Distributed inter-cell interference mitigation via joint scheduling and power control under noise rise constraints

Consider the problem of joint uplink scheduling and power allocation. Being inherent in almost any wireless system, this resource allocation problem has received extensive attention. Yet, most common techniques either adopt classical power control, in which mobile stations are received with the same Signal-to-Interference-plus-Noise Ratio, or use centralized schemes, in which base stations coordinate their allocations. In this work, we suggest a novel scheduling approach in which each base station, besides allocating the time and frequency according to given constraints, also manages its uplink power budget such that the aggregate interference, "Noise Rise", caused by its subscribers at the neighboring cells is bounded. Our suggested scheme is distributed, requiring neither coordination nor message exchange between the base stations. We rigorously define the allocation problem under noise rise constraints. Inspired by the fact that under the noise-rise constraints, interference experienced by base stations is bounded and its variance is expected to be low, we suggested an approximation in which each base station assumes fixed interference. Under this approximation we formalize the joint scheduling and power control under the noise rise constraints as an optimization problem and characterize the optimal solution.
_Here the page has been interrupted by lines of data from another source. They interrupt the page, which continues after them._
### src/ssq_pkg.sv
// ssq_pkg: shared types and codes for the stable sorted process queue.
// Used by ssq_cell and stable_sorted_process_queue; no dependencies.
package ssq_pkg;

    localparam int IdW  = 8;
    localparam int KeyW = 16;

    typedef logic [IdW-1:0]  t_id;
    typedef logic [KeyW-1:0] t_key;

    typedef enum logic [1:0] {
        REQ_ENQ  = 2'd0,
        REQ_DEQ  = 2'd1,
        REQ_PEEK = 2'd2
    } t_req;

    typedef enum logic [1:0] {
        ST_OK    = 2'd0,
        ST_EMPTY = 2'd1,
        ST_FULL  = 2'd2
    } t_status;

    typedef struct packed {
        t_id  id;
        t_key key;
    } t_entry;

    // broadcast from the top level to every cell
    typedef struct packed {
        logic   ins;
        logic   deq;
        logic   sorted;
        t_entry item;
    } t_cmd;

endpackage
For the special case of homogeneous deployment we give the optimal solution and derive an efficient iterative algorithm to achieve it. We then discuss a relaxed problem, where the noise rise is constrained separately for each sub-channel or resource unit. While sub-optimal, this view renders the scheduling and power allocation problems separate, yielding an even simpler and more efficient solution, while the essence of the scheme is kept. Via extensive simulations, we show that the suggested approach increases overall performance dramatically, with the same level of fairness and power consumption.